- Exercise brief
The response should contain every record, reproduced exactly.

- Dataset excerpts
------------------------------
--- src/rtl/apu_reg_interface.sv ---
// rtl/apu_reg_interface.sv - APU $4000-$4017 register front end with per-register write strobes.
// Optional $4015 status read-back is built only when APU_STATUS_READ_EN is defined.
module apu_reg_interface #(
    parameter int NUM_REGS    = 24,
    parameter int ADDR_WIDTH  = 5,
    parameter int STATUS_ADDR = 21
) (
    input  logic                  iClk,
    input  logic                  iReset_n,
    input  logic                  iCs,
    input  logic                  iRw,
    input  logic [ADDR_WIDTH-1:0] iAddr,
    input  logic [7:0]            iData,
    input  logic [3:0]            iLen_status,
    input  logic                  iDmc_active,
    input  logic                  iFrame_irq,
    input  logic                  iDmc_irq,
    output logic [NUM_REGS*8-1:0] oRegs,
    output logic [NUM_REGS-1:0]   oWr,
    output logic [7:0]            oData,
    output logic                  oFrame_irq_clr
);

    logic                cs_d;
    logic                start;
    logic [NUM_REGS-1:0] wr_hit;

    // A CPU access may hold iCs for many cycles; only its first cycle acts.
    assign start = iCs & ~cs_d;

    // Out-of-range offsets match no decode entry and are dropped naturally.
    always_comb begin
        wr_hit = '0;
        for (int k = 0; k < NUM_REGS; k++) begin
            wr_hit[k] = start & ~iRw & (iAddr == ADDR_WIDTH'(k));
        end
    end

    always_ff @(posedge iClk or negedge iReset_n) begin
        if (!iReset_n) begin
            cs_d  <= 1'b0;
            oRegs <= '0;
            oWr   <= '0;
        end else begin
            cs_d <= iCs;
            oWr  <= wr_hit;
            for (int k = 0; k < NUM_REGS; k++) begin
                if (wr_hit[k]) begin
                    oRegs[8*k +: 8] <= iData;
                end
            end
        end
    end

`ifdef APU_STATUS_READ_EN
    logic       status_hit;
    logic [7:0] status_byte;

    assign status_hit  = (iAddr == ADDR_WIDTH'(STATUS_ADDR));
    assign status_byte = {iDmc_irq, iFrame_irq, 1'b0, iDmc_active, iLen_status};

    always_ff @(posedge iClk or negedge iReset_n) begin
        if (!iReset_n) begin
            oData          <= 8'h00;
            oFrame_irq_clr <= 1'b0;
        end else begin
            oFrame_irq_clr <= 1'b0;
            if (start && iRw) begin
                oData          <= status_hit ? status_byte : 8'h00;
                oFrame_irq_clr <= status_hit;
            end
        end
    end
`else
    logic unused_status;

    assign unused_status  = ^{iLen_status, iDmc_active, iFrame_irq, iDmc_irq};
    assign oData          = 8'h00;
    assign oFrame_irq_clr = 1'b0;
`endif

endmodule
------------------------------
- Answer section
--- src/rtl/apu_reg_interface.sv ---
// rtl/apu_reg_interface.sv - APU $4000-$4017 register front end with per-register write strobes.
// Optional $4015 status read-back is built only when APU_STATUS_READ_EN is defined.
module apu_reg_interface #(
    parameter int NUM_REGS    = 24,
    parameter int ADDR_WIDTH  = 5,
    parameter int STATUS_ADDR = 21
) (
    input  logic                  iClk,
    input  logic                  iReset_n,
    input  logic                  iCs,
    input  logic                  iRw,
    input  logic [ADDR_WIDTH-1:0] iAddr,
    input  logic [7:0]            iData,
    input  logic [3:0]            iLen_status,
    input  logic                  iDmc_active,
    input  logic                  iFrame_irq,
    input  logic                  iDmc_irq,
    output logic [NUM_REGS*8-1:0] oRegs,
    output logic [NUM_REGS-1:0]   oWr,
    output logic [7:0]            oData,
    output logic                  oFrame_irq_clr
);

    logic                cs_d;
    logic                start;
    logic [NUM_REGS-1:0] wr_hit;

    // A CPU access may hold iCs for many cycles; only its first cycle acts.
    assign start = iCs & ~cs_d;

    // Out-of-range offsets match no decode entry and are dropped naturally.
    always_comb begin
        wr_hit = '0;
        for (int k = 0; k < NUM_REGS; k++) begin
            wr_hit[k] = start & ~iRw & (iAddr == ADDR_WIDTH'(k));
        end
    end

    always_ff @(posedge iClk or negedge iReset_n) begin
        if (!iReset_n) begin
            cs_d  <= 1'b0;
            oRegs <= '0;
            oWr   <= '0;
        end else begin
            cs_d <= iCs;
            oWr  <= wr_hit;
            for (int k = 0; k < NUM_REGS; k++) begin
                if (wr_hit[k]) begin
                    oRegs[8*k +: 8] <= iData;
                end
            end
        end
    end

`ifdef APU_STATUS_READ_EN
    logic       status_hit;
    logic [7:0] status_byte;

    assign status_hit  = (iAddr == ADDR_WIDTH'(STATUS_ADDR));
    assign status_byte = {iDmc_irq, iFrame_irq, 1'b0, iDmc_active, iLen_status};

    always_ff @(posedge iClk or negedge iReset_n) begin
        if (!iReset_n) begin
            oData          <= 8'h00;
            oFrame_irq_clr <= 1'b0;
        end else begin
            oFrame_irq_clr <= 1'b0;
            if (start && iRw) begin
                oData          <= status_hit ? status_byte : 8'h00;
                oFrame_irq_clr <= status_hit;
            end
        end
    end
`else
    logic unused_status;

    assign unused_status  = ^{iLen_status, iDmc_active, iFrame_irq, iDmc_irq};
    assign oData          = 8'h00;
    assign oFrame_irq_clr = 1'b0;
`endif

endmodule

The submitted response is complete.